I’ll let you in on a little secret.
The in kids know you’re watching.
And just the way you could search Brittany Mulligan’s Woofer all day and not
find a single double-chinned pic of her, even though she swore she didn’t pay to have her face Pulled—what you see is a crafted image.
Around you, the in kids smile brighter. Laugh louder. And it’s no accident that their every conversation sounds like an inside joke.
It’s not that it’s fake. They are enjoying themselves, only more so when you’re around.
This could work for you, too, you know. Nothing annoyed Audra more than Jacqueline Menendez and the uppity chem geeks. Liked. Hated. Popular. Unpopular. It’s all how you spin it.
And it’s definitely all a ruse.
So the next morning as I walked through Park Prep’s double doors and the first-floor hallway grew deadly quiet, I met that silence with a tiny smile. I knew it would be awful. Everyone else didn’t have to know that too.
The video was at 250,000 views. I tossed my hair. I hadn’t heard from any of the girls since I left Sharma’s yesterday. Even our group thread had taken on a morose hush. I smirked and waved at Charity Knowles. What would I do when I got to Coffee Check and it was obvious I had no other Docs to clink against mine? No clue. I put extra sway in my walk.

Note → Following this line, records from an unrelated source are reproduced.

--- config.mk ---
export PLATFORM = sky130hd
export DESIGN_NAME = nes_8259_bank_mapper
export DESIGN_NICKNAME = d
export VERILOG_FILES = /design/src/design/n8259m_pkg.sv /design/src/design/n8259m_chr_calc.sv /design/src/design/n8259m_out_reg.sv /design/src/design/nes_8259_bank_mapper.sv
export SDC_FILE = /design/constraint.sdc
export NUM_CORES = 1
export LEC_CHECK = 0
export ABC_AREA = 0
export BUFFER_PORTS_ARGS = -buffer_cell sky130_fd_sc_hd__buf_4
export CAP_MARGIN = 20
export CORE_MARGIN = 5
export CORE_UTILIZATION = 45
export DETAILED_ROUTE_END_ITERATION = 8
export GPL_TIMING_DRIVEN = 0
export PLACE_DENSITY = 0.71
export SYNTH_ARGS = -nofsm -noshare
export SYNTH_HDL_FRONTEND = slang
export SYNTH_SLANG_ARGS = --single-unit
--- constraint.sdc ---
create_clock -name clk -period 8.3 [get_ports clk]
set_input_delay 0.83 -clock clk [delete_from_list [all_inputs] [get_ports clk]]
set_output_delay 0.83 -clock clk [all_outputs]
set_load 0.005 [all_outputs]
--- src/design/n8259m_pkg.sv ---
// Shared types, constants and helper functions for the 8259-style bank mapper.
// No dependencies; every other design file imports this package.
`timescale 1ns / 1ps

package n8259m_pkg;

	// Cartridge size limits. The configured maximums are capped to these before clamping.
	localparam int CHR_PAGES = 512;
	localparam int PRG_BANKS = 256;

	localparam logic [7:0] PRG_CAP   = 8'(PRG_BANKS - 1);
	localparam logic [8:0] CHR1K_CAP = 9'(CHR_PAGES - 1);
	localparam logic [7:0] CHR2K_CAP = 8'(CHR_PAGES / 2 - 1);

	// CPU address decode.
	localparam logic [15:0] WIN_LO   = 16'h4100;
	localparam logic [15:0] WIN_HI   = 16'h7FFF;
	localparam logic [15:0] SEL_MASK = 16'h0101;
	localparam logic [15:0] SEL_CMD  = 16'h0100;
	localparam logic [15:0] SEL_DATA = 16'h0101;

	// Data register slots with a dedicated meaning.
	localparam logic [2:0] SLOT_PRG    = 3'd5;
	localparam logic [2:0] SLOT_MIRROR = 3'd7;

	// Configuration register indexes.
	localparam logic [2:0] CFG_VARIANT    = 3'd0;
	localparam logic [2:0] CFG_PRG_SW_EN  = 3'd1;
	localparam logic [2:0] CFG_PRG_MAX    = 3'd2;
	localparam logic [2:0] CFG_CHR_1K_MAX = 3'd3;
	localparam logic [2:0] CFG_CHR_2K_MAX = 3'd4;
	localparam logic [2:0] CFG_CHR_IS_RAM = 3'd5;

	localparam logic [1:0] MIRROR_VERTICAL = 2'd0;

	typedef enum logic [1:0] {
		VAR_A = 2'd0,
		VAR_B = 2'd1,
		VAR_C = 2'd2,
		VAR_D = 2'd3
	} variant_t;

	typedef struct packed {
		variant_t   variant;
		logic       prg_switch_enable;
		logic [7:0] prg_bank_max;
		logic [8:0] chr_1k_max;
		logic [7:0] chr_2k_max;
		logic       chr_is_ram;
	} cfg_t;

	localparam cfg_t CFG_RESET = '{
		variant:           VAR_A,
		prg_switch_enable: 1'b1,
		prg_bank_max:      8'd0,
		chr_1k_max:        9'h1FF,
		chr_2k_max:        8'hFF,
		chr_is_ram:        1'b0
	};

	typedef logic [7:0][7:0] data_arr_t;
	typedef logic [7:0][8:0] page_arr_t;

	typedef struct packed {
		logic [7:0] prg_bank;
		logic [1:0] mirror_mode;
		page_arr_t  chr_page;
	} res_t;

	function automatic logic [7:0] lim8(input logic [7:0] v, input logic [7:0] cap);
		return (v > cap) ? cap : v;
	endfunction

	function automatic logic [8:0] lim9(input logic [8:0] v, input logic [8:0] cap);
		return (v > cap) ? cap : v;
	endfunction

	// A bank number above its maximum is masked with the maximum.
	function automatic logic [7:0] clamp8(input logic [7:0] v, input logic [7:0] max);
		return (v > max) ? (v & max) : v;
	endfunction

	function automatic logic [8:0] clamp9(input logic [8:0] v, input logic [8:0] max);
		return (v > max) ? (v & max) : v;
	endfunction

endpackage

--- src/design/n8259m_chr_calc.sv ---
// CHR page calculation from the data registers for all four board variants.
// Depends on n8259m_pkg.
`timescale 1ns / 1ps

module n8259m_chr_calc (
	input  n8259m_pkg::cfg_t      cfg,
	input  n8259m_pkg::data_arr_t regs,
	input  n8259m_pkg::page_arr_t pages_cur,
	output n8259m_pkg::page_arr_t pages_nxt
);
	import n8259m_pkg::*;

	logic [8:0]      m1;
	logic [7:0]      m2;
	logic [1:0]      sh;
	logic [2:0][1:0] orv;
	logic [2:0]      low;
	logic [7:0]      v8;
	page_arr_t       pages_2k;
	logic [3:0][4:0] pages_d;

	always_comb begin
		m1 = lim9(cfg.chr_1k_max, CHR1K_CAP);
		m2 = lim8(cfg.chr_2k_max, CHR2K_CAP);
		case (cfg.variant)
			VAR_A: begin
				sh  = 2'd1;
				orv = {2'd1, 2'd0, 2'd1};
			end
			VAR_C: begin
				sh  = 2'd2;
				orv = {2'd3, 2'd2, 2'd1};
			end
			default: begin
				sh  = 2'd0;
				orv = '0;
			end
		endcase
	end

	// 2K banking: each pair of 1K pages comes from one 2K bank number.
	always_comb begin
		low      = '0;
		v8       = '0;
		pages_2k = '0;
		for (int k = 0; k < 4; k++) begin
			if (k == 0 || regs[7][0]) begin
				low = regs[0][2:0];
			end else begin
				low = regs[k][2:0];
			end
			v8 = 8'({2'b00, regs[4][2:0], low} << sh);
			if (k > 0) begin
				v8 = v8 | {6'd0, orv[k - 1]};
			end
			v8 = clamp8(v8, m2);
			pages_2k[2 * k]     = {v8, 1'b0};
			pages_2k[2 * k + 1] = {v8, 1'b1};
		end
	end

	// 1K banking: only the lower four pages are programmable.
	always_comb begin
		pages_d[0] = {2'b00, regs[0][2:0]};
		pages_d[1] = {regs[4][0], 1'b0, regs[1][2:0]};
		pages_d[2] = {regs[4][1], 1'b0, regs[2][2:0]};
		pages_d[3] = {regs[4][2], regs[6][0], regs[3][2:0]};
	end

	always_comb begin
		if (cfg.variant == VAR_D) begin
			for (int k = 0; k < 4; k++) begin
				pages_nxt[k]     = clamp9({4'd0, pages_d[k]}, m1);
				pages_nxt[k + 4] = pages_cur[k + 4];
			end
		end else begin
			pages_nxt = pages_2k;
		end
	end

endmodule

--- src/design/n8259m_out_reg.sv ---
// Result register of the bank mapper with its valid/ready handshake.
// Depends on n8259m_pkg.
`timescale 1ns / 1ps

module n8259m_out_reg (
	input  logic               clk,
	input  logic               arst_n,
	input  logic               load,
	input  n8259m_pkg::res_t   res_in,
	input  logic               ready,
	output logic               valid,
	output n8259m_pkg::res_t   res_out,
	output logic               can_load
);
	import n8259m_pkg::*;

	logic valid_q;
	res_t res_q;

	always_ff @(posedge clk or negedge arst_n) begin
		if (!arst_n) begin
			valid_q <= 1'b0;
		end else if (load) begin
			valid_q <= 1'b1;
		end else if (ready) begin
			valid_q <= 1'b0;
		end
	end

	always_ff @(posedge clk) begin
		if (load) begin
			res_q <= res_in;
		end
	end

	// A new result may enter when the register is empty or is being drained.
	assign can_load = !valid_q || ready;
	assign valid    = valid_q;
	assign res_out  = res_q;

endmodule

--- src/design/nes_8259_bank_mapper.sv ---
// Top level of the 8259-style NES cartridge bank mapper.
// Depends on n8259m_pkg, n8259m_chr_calc and n8259m_out_reg.
//
//   Channel  Direction  Handshake                 Payload
//   cfg      in         cfg_write_en              cfg_index, cfg_data
//   in       in         in_valid / in_ready       cpu_address, write_data
//   out      out        out_valid / out_ready     prg_bank, mirror_mode, chr_page_0..7
//
// Every CPU write transfer yields one result, passed through the input register
// and then the result register. A new write is taken every cycle while the result
// is not stalled; the input register and the result register each hold one item,
// and the mapping state is updated as an item leaves the input register. Reset
// clears the registers to their power-on mapping. When out_ready is low the result
// holds, then the input register fills and in_ready drops.
`timescale 1ns / 1ps

module nes_8259_bank_mapper (
	input  logic        clk,
	input  logic        arst_n,
	input  logic        cfg_write_en,
	input  logic [2:0]  cfg_index,
	input  logic [8:0]  cfg_data,
	input  logic        in_valid,
	output logic        in_ready,
	input  logic [15:0] cpu_address,
	input  logic [7:0]  write_data,
	output logic        out_valid,
	input  logic        out_ready,
	output logic [7:0]  prg_bank,
	output logic [1:0]  mirror_mode,
	output logic [8:0]  chr_page_0,
	output logic [8:0]  chr_page_1,
	output logic [8:0]  chr_page_2,
	output logic [8:0]  chr_page_3,
	output logic [8:0]  chr_page_4,
	output logic [8:0]  chr_page_5,
	output logic [8:0]  chr_page_6,
	output logic [8:0]  chr_page_7
);
	import n8259m_pkg::*;

	cfg_t        cfg_q;
	logic        valid_s1;
	logic [15:0] addr_s1;
	logic [7:0]  wdata_s1;
	logic [7:0]  command_q;
	data_arr_t   data_q;
	logic [7:0]  prg_q;
	logic [1:0]  mirror_q;
	page_arr_t   chr_q;

	logic        advance;
	logic        out_can_load;
	logic        in_win;
	logic        is_cmd;
	logic        is_data;
	logic [2:0]  slot;
	data_arr_t   data_nxt;
	page_arr_t   chr_calc;
	logic [7:0]  prg_nxt;
	logic [1:0]  mirror_nxt;
	page_arr_t   chr_nxt;
	logic [8:0]  m1;
	res_t        res_d;
	res_t        res_o;

	// Configuration registers.
	always_ff @(posedge clk or negedge arst_n) begin
		if (!arst_n) begin
			cfg_q <= CFG_RESET;
		end else if (cfg_write_en) begin
			case (cfg_index)
				CFG_VARIANT:    cfg_q.variant           <= variant_t'(cfg_data[1:0]);
				CFG_PRG_SW_EN:  cfg_q.prg_switch_enable <= cfg_data[0];
				CFG_PRG_MAX:    cfg_q.prg_bank_max      <= cfg_data[7:0];
				CFG_CHR_1K_MAX: cfg_q.chr_1k_max        <= cfg_data;
				CFG_CHR_2K_MAX: cfg_q.chr_2k_max        <= cfg_data[7:0];
				CFG_CHR_IS_RAM: cfg_q.chr_is_ram        <= cfg_data[0];
				default: ;
			endcase
		end
	end

	// Input register.
	assign advance  = valid_s1 && out_can_load;
	assign in_ready = !valid_s1 || out_can_load;

	always_ff @(posedge clk or negedge arst_n) begin
		if (!arst_n) begin
			valid_s1 <= 1'b0;
		end else if (in_valid && in_ready) begin
			valid_s1 <= 1'b1;
		end else if (advance) begin
			valid_s1 <= 1'b0;
		end
	end

	always_ff @(posedge clk) begin
		if (in_valid && in_ready) begin
			addr_s1  <= cpu_address;
			wdata_s1 <= write_data;
		end
	end

	// Decode and next mapping state.
	always_comb begin
		in_win  = (addr_s1 >= WIN_LO) && (addr_s1 <= WIN_HI);
		is_cmd  = in_win && ((addr_s1 & SEL_MASK) == SEL_CMD);
		is_data = in_win && ((addr_s1 & SEL_MASK) == SEL_DATA);
		slot    = command_q[2:0];
		data_nxt = data_q;
		if (is_data) begin
			data_nxt[slot] = wdata_s1;
		end
	end

	n8259m_chr_calc u_chr_calc (
		.cfg       (cfg_q),
		.regs      (data_nxt),
		.pages_cur (chr_q),
		.pages_nxt (chr_calc)
	);

	always_comb begin
		prg_nxt    = prg_q;
		mirror_nxt = mirror_q;
		chr_nxt    = chr_q;
		if (is_data) begin
			if (slot == SLOT_PRG) begin
				if (cfg_q.prg_switch_enable) begin
					prg_nxt = clamp8(wdata_s1, lim8(cfg_q.prg_bank_max, PRG_CAP));
				end
			end else if (slot == SLOT_MIRROR) begin
				mirror_nxt = wdata_s1[0] ? MIRROR_VERTICAL : wdata_s1[2:1];
			end else if (!cfg_q.chr_is_ram) begin
				chr_nxt = chr_calc;
			end
		end
	end

	always_ff @(posedge clk or negedge arst_n) begin
		if (!arst_n) begin
			command_q <= '0;
			data_q    <= '0;
			prg_q     <= '0;
			mirror_q  <= MIRROR_VERTICAL;
			chr_q     <= '0;
		end else if (advance) begin
			if (is_cmd) begin
				command_q <= wdata_s1;
			end
			data_q   <= data_nxt;
			prg_q    <= prg_nxt;
			mirror_q <= mirror_nxt;
			chr_q    <= chr_nxt;
		end
	end

	// In 1K mode the upper pattern table is wired to the last 4K of CHR.
	always_comb begin
		m1                = lim9(cfg_q.chr_1k_max, CHR1K_CAP);
		res_d.prg_bank    = prg_nxt;
		res_d.mirror_mode = mirror_nxt;
		res_d.chr_page    = chr_nxt;
		if (cfg_q.variant == VAR_D && !cfg_q.chr_is_ram) begin
			for (int k = 4; k < 8; k++) begin
				res_d.chr_page[k] = {m1[8:2], 2'(k - 4)};
			end
		end
	end

	n8259m_out_reg u_out_reg (
		.clk      (clk),
		.arst_n   (arst_n),
		.load     (advance),
		.res_in   (res_d),
		.ready    (out_ready),
		.valid    (out_valid),
		.res_out  (res_o),
		.can_load (out_can_load)
	);

	assign prg_bank    = res_o.prg_bank;
	assign mirror_mode = res_o.mirror_mode;
	assign chr_page_0  = res_o.chr_page[0];
	assign chr_page_1  = res_o.chr_page[1];
	assign chr_page_2  = res_o.chr_page[2];
	assign chr_page_3  = res_o.chr_page[3];
	assign chr_page_4  = res_o.chr_page[4];
	assign chr_page_5  = res_o.chr_page[5];
	assign chr_page_6  = res_o.chr_page[6];
	assign chr_page_7  = res_o.chr_page[7];

	// An empty result register must never hold back the input side.
	a_no_false_stall: assert property (@(posedge clk) disable iff (!arst_n)
		(valid_s1 && !out_valid) |-> in_ready)
		else $error("input stalled while result register empty");

	a_result_follows: assert property (@(posedge clk) disable iff (!arst_n)
		advance |=> out_valid)
		else $error("processed write produced no result");

	a_prg_locked: assert property (@(posedge clk) disable iff (!arst_n)
		(advance && is_data && slot == SLOT_PRG && !cfg_q.prg_switch_enable)
		|=> $stable(prg_q))
		else $error("PRG bank changed while switching disabled");

	a_chr_ram_fixed: assert property (@(posedge clk) disable iff (!arst_n)
		(advance && cfg_q.chr_is_ram) |=> $stable(chr_q))
		else $error("CHR pages changed while CHR is RAM");

endmodule
==> results.toml, run 1 <==
[clock_network]
htree_levels = 1
ctsResizeCount = 0
clkLatencyLatePin_ns = 0.53
cts_sinks = 227
cts-hold-fix-buffers = 0
clk_path_buf_depth = 3
cts_buffers = 25
root_buffer = "clkbuf_16"
cts_tree = "built"
cts_setup_buffers = 0
path_clk_slew_ns = 0.06

[worst_setup_path]
r2r_slack_ns = 3.07
required_ns = 8.54
crit_type = "flip-flop to flip-flop"
worstSetupStartpointType = "flip-flop"
worstSetupPathDepth = 17
crit_slowest_cell = "nor3_1"
cp_slowest_stage_delay_ns = 0.51
end_kind = "flip-flop"
r2r-start = "addr_s1[15]$_DFFE_PP_"
rr_worst_depth = 17
cp_data_arrival_time_ns = 5.47
critPathBufInv = 4
r2r_end = "u_out_reg.res_out[65]$_DFFE_PP_"
critPathMaxFanout = 10
cp_top_family = "buffers and inverters"
crit_path_cell_trace = "nand4b_4, buf_6, nor3_1, mux2i_1, inv_1, mux2i_2, a22oi_1, and2_1, ha_1, o21a_1, o31ai_1, a21oi_1, o31a_1, clkbuf_1, clkinv_1, mux2i_1, a21oi_1"

[yosys]
yosys.area.top_type = "dfrtp_1"
ys_ff_latch = 227
ys.flop_type = "dfrtp_1"
async_reset_ff_share_pct = 58.6
syn_nets = 1290
syn_area_um2 = 12400
yosys_warnings = 0
ys_top_cells_by_area = "dfrtp_1, edfxtp_1, ha_1"
avgSynthCellArea_um2 = 10.8
synth_top_area_share_pct = 23.2
synth_common_cells = "nand2_1, dfrtp_1, nor2_1, ha_1, edfxtp_1"
synth_edf_count = 94
synth_cells = 1150
yosysMostFrequentCell = "nand2_1"
ys_seq_area_share_pct = 49.8
ys_types = 72

[floorplan]
num_rows = 60
die_h_um = 176
die_area_um2 = 30900
initial_core_util_pct = 45.8
die_x_um = 176
ioPinCount = 125
coreArea_um2 = 27000

[worst_hold_path]
hold_path.class = "input pin to async pin"

[timing]
drv_slew = 0
worst_pin_slew_ns = 1.02
period_minus_slack_ns = 5.23
finClkSkew_ns = 0.0155
final.period_utilization_pct = 63.0
hold_ws_ns = 0.264
rsz0062_at_grt = "no"
setup_violations = 0
slew_headroom_pct = 31.2
max_freq_mhz = 191
tns_ns = 0
setup_ws_ns = 3.07
finalHoldViolCount = 0

[outcome]
status = "completed"

[finish]
instances_no_fill = 1652
layout.filler_cells = 2393
layout-drive-gt1-share_pct = 19.5
regArea_um2 = 6170
syn_to_final_growth_pct = 17.7
postLayoutCellArea_um2 = 14600
num-nets-final = 1432
multi_input_area_um2 = 5720
num_antenna_cells = 0

[global_route]
grt-ovfl-total = 0
grt_start_max_net_pins = 80
grt_first_pass_wirelength_um = 49900
grt_util_all_layers_pct = 20.0
grt_pass1_vias = 9092
antenna_found_initial = 0

[route]
dr.first_iter.drc_count = 850
routed_wl_um = 31500
routed_via_density = 5.64
postRouteAntennaNets = 0
vias = 9321
dr.pass1.iters = 6
drc = 0
wl_per_cell_um = 19.1

[placed_design]
port_buffers = 112
gp_congestion = 0.920
dpl.cell_count = 1606
place_ws_ns = 3.19
dp_hpwl_um = 23700
dpl-instance-area_um2 = 13700

[power_and_ir_drop]
p_per_area_nw_per_um2 = 268
ir_worst_vdd_mv = 0.177
cellLeakagePower_nw = 6.69

[run]
maxCapViolCount = 0
## cell type report
cell class | count | share of cell area (%)
inverters | 45 | 1.16
repair buffers | 115 | 6.20
plain buffers | 63 | 2.30
clock buffers | 28 | 4.44
clock inverters | 18 | 1.42
well taps | 341 | 2.93
multi-input cells | 815 | 39.2
flip-flops and latches | 227 | 42.3
## cells by family (layout without fill, tap and decap cells)
kind of cell	count (synthesis)	after routing	share of synthesized area, %
AO/OA/AOI/OAI	294	294	15.0
adder cells (fa/ha/maj)	99	99	10.0
buffers and inverters	108	269	4.04
flip-flops	227	227	49.8
multiplexers	91	91	8.94
AND/OR/NAND/NOR	331	331	12.2
## stage by stage
step / power [mW] / util (%)
finish: 3.91 / 53.9
global route: 4.13 / 53.9
CTS: 3.92 / 53.9
detailed placement: 2.76 / 50.8
global placement: 2.73 / 50.5
floorplan: 2.35 / -
## cell usage in the layout, fill, tap and decap left out, drive strengths merged, types with 6 or more instances in the layout
master  synthesis  final
nor3           13     13
clkbuf         49     77
nand2b          8      8
o21ai          90     90
nor2b           8      8
dfstp          18     18
a21o           27     27
o22ai           7      7
mux2           43     43
dfrtp         115    115
o21a           15     15
a22oi           7      7
nand4          11     11
edfxtp         94     94
nor2          111    111
ha             99     99
buf            14    129
nand2         125    125
a211oi          6      6
a22o           18     18
a21oi          60     60
o211ai         11     11
inv            44     48
a31oi          24     24
clkinv          1      9
o31ai           8      8
mux2i          44     44
and2           15     15
nand3          15     15
## power breakdown
| part | switching (mW) | internal [mW] | total [mW] |
|---|---|---|---|
| Combinational | 0.694 | 0.494 | 1.19 |
| Sequential | 0.131 | 1.44 | 1.57 |
| Clock | 0.463 | 0.690 | 1.15 |
## registers in the layout (all words and copies together) (netlist names)
register,cells
addr_s1,4
cfg_q,29
data_q,17
wdata_s1,8
valid_s1,1
prg_q,8
u_out_reg.res_out,82
mirror_q,2
command_q,3
u_out_reg.valid,1
chr_q,72
## worst max path at each step
stage / end / slack, ns / start
floorplan: u_out_reg.res_out[0]$_DFFE_PP_ / 4.00 / out_ready
global placement: chr_q[1]$_DFFE_PN0P_ / 2.33 / out_ready
detailed placement: u_out_reg.res_out[13]$_DFFE_PP_ / 3.19 / addr_s1[15]$_DFFE_PP_
CTS: u_out_reg.res_out[13]$_DFFE_PP_ / 3.15 / addr_s1[15]$_DFFE_PP_
global route: u_out_reg.res_out[64]$_SDFFCE_PP1P_ / 2.74 / command_q[2]$_DFFE_PN0P_
finish: u_out_reg.res_out[65]$_DFFE_PP_ / 3.07 / addr_s1[15]$_DFFE_PP_
## per-layer routing
metal | vias up | part of all wire, % | track usage, %
met1 | 4551 | 47 | 29.4
met5 | - | 0 | 0
met4 | 0 | 2.2 | 4.35
li1 | 4434 | - | -
met3 | 48 | 6.2 | 3.19
met2 | 288 | 45 | 31.5
No activity file was read; power rests on OpenSTA's default activity.
==> run 2: changes to the inputs <==
==> constraint.sdc (replaced) <==
create_clock -name clk -period 5.45 [get_ports clk]
set_input_delay 0.545 -clock clk [delete_from_list [all_inputs] [get_ports clk]]
set_output_delay 0.545 -clock clk [all_outputs]
set_load 0.005 [all_outputs]
==> results.toml, run 2 (synthesis results as in run 1) <==
[worst_setup_path]
r2r-start = "command_q[2]$_DFFE_PN0P_"
r2r_slack_ns = 0.37
end_kind = "flip-flop"
worstSetupStartpointType = "flip-flop"
r2r_end = "u_out_reg.res_out[55]$_SDFFCE_PP1P_"
cp_top_family = "compound AO/OA/AOI/OAI gates"
crit_type = "flip-flop to flip-flop"
rr_worst_depth = 15
worstSetupPathDepth = 15
cp_data_arrival_time_ns = 5.31
required_ns = 5.68
critPathBufInv = 3
cp-startpoint = "command_q[2]$_DFFE_PN0P_"
crit_path_cell_trace = "buf_2, nand3_1, nor2_1, mux2i_1, buf_2, mux2_2, a221oi_1, ha_1, nand4_1, nor3_1, a21oi_1, o31a_1, clkinv_1, mux2i_1, o211ai_1"
critPathMaxFanout = 10
crit_slowest_cell = "a221oi_1"
crit_end = "u_out_reg.res_out[55]$_SDFFCE_PP1P_"
cp_slowest_stage_delay_ns = 0.55

[clock_network]
clkLatencyLatePin_ns = 0.53
cts_setup_buffers = 0
root_buffer = "clkbuf_16"
cts_sinks = 227
cts_buffers = 25
cts_tree = "built"
htree_levels = 1
clk_path_buf_depth = 3
path_clk_slew_ns = 0.07

[global_route]
grt_util_all_layers_pct = 20.0
antenna_found_initial = 0
grt_start_max_net_pins = 80
grt_pass1_vias = 9095
grt-ovfl-total = 0
grt_first_pass_wirelength_um = 49900

[outcome]
status = "completed"

[route]
dr.pass1.iters = 6
dr.first_iter.drc_count = 888
vias = 9278
routed_via_density = 5.62
drc = 0
routed_wl_um = 31500
wl_per_cell_um = 19.1
postRouteAntennaNets = 0

[finish]
post-route-util_pct = 54.0
instances_no_fill = 1652
layout.filler_cells = 2393
syn_to_final_growth_pct = 17.8
largest_reg_flops = 82
layout_common_cells = "nand2_1, dfrtp_1, buf_4, nor2_1, ha_1"
final_common_cell = "nand2_1"
layout-drive-gt1-share_pct = 19.5
postLayoutCellArea_um2 = 14600
num_antenna_cells = 0
num-nets-final = 1432

[floorplan]
initial_core_util_pct = 45.8
die_area_um2 = 30900
num_rows = 60
ioPinCount = 125
coreArea_um2 = 27000
die_x_um = 176
die_h_um = 176

[power_and_ir_drop]
seq_power_share_pct = 40.0
p_per_area_nw_per_um2 = 408
internal-power_mw = 3.99
ir_worst_vdd_mv = 0.270
clkPwrFrac_pct = 29.4
swShare_pct = 33.0
p_sw_mw = 1.96
cellLeakagePower_nw = 6.69
p_comb_share_pct = 30.5
total_power_mw = 5.95

[timing]
setup_ws_ns = 0.365
tns_ns = 0
rsz0062_at_grt = "no"
worst_pin_slew_ns = 1.04
final.period_utilization_pct = 93.3
finalHoldViolCount = 0
hold_ws_ns = 0.191
setup_violations = 0
max_freq_mhz = 197
drv_slew = 0
finClkSkew_ns = 0.0144
slew_headroom_pct = 30.3
period_minus_slack_ns = 5.08

[run]
maxCapViolCount = 0

[placed_design]
dpl.cell_count = 1606
gp_congestion = 0.920
port_buffers = 112
place_ws_ns = 0.343
dpl-instance-area_um2 = 13700
dp_hpwl_um = 23700

[worst_hold_path]
hold_path.class = "input pin to flip-flop"
-- run 2: cell count changes in the layout (fill, tap and decap cells not counted) --
cell           before  now
o31ai_2             1    0
dlygate4sd3_1       0    1
o31ai_4             0    1
clkbuf_1           46   45
-- run 2: worst register-to-register path: cells and delay by family, from the launching register on --
| family | cells | cell delay, ns |
|---|---|---|
| AOI/OAI and AO/OA | 4 | 1.32 |
| muxes | 3 | 1.23 |
| buffers and inverters | 3 | 1.01 |
| and+or+nand+nor | 4 | 0.50 |
| DFF | 1 | 0.36 |
| adders and majority gates | 1 | 0.36 |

I was used to the head-angled-down, eyes-angled-up way that my age group viewed the world, but I’d never had an entire silent hallway give it to me. AnyLies could be any of them. I mean, when Oscar Hawley had asked me out last year, I’d laughed.
Him?
Or what about Mr. Huge Ego Ulee Ostrander, who I’d crushed in debate practice for two years running?
Him?
It was like a hallway of Justice League villains. Just beyond Ulee, Jessie Rosenthal and Ellie Cyr were again wedged together like two badly mismatched shirts on the same sales rack. As I passed, the girls stopped chatting and watched me with the grim silence of seeing a funeral pass.
Them?
I swiped at my Doc, pretended to laugh at something I saw there.
And then a mountain of curls was beside me and a hand slapped my butt, giving it a reassuring squeeze. Fawn. My Fawn had come through, adorable in a black pantsuit. Then Sharma, in a long black sheath dress and arm bangles, was on my other side. And seconds after, Audra completed our line.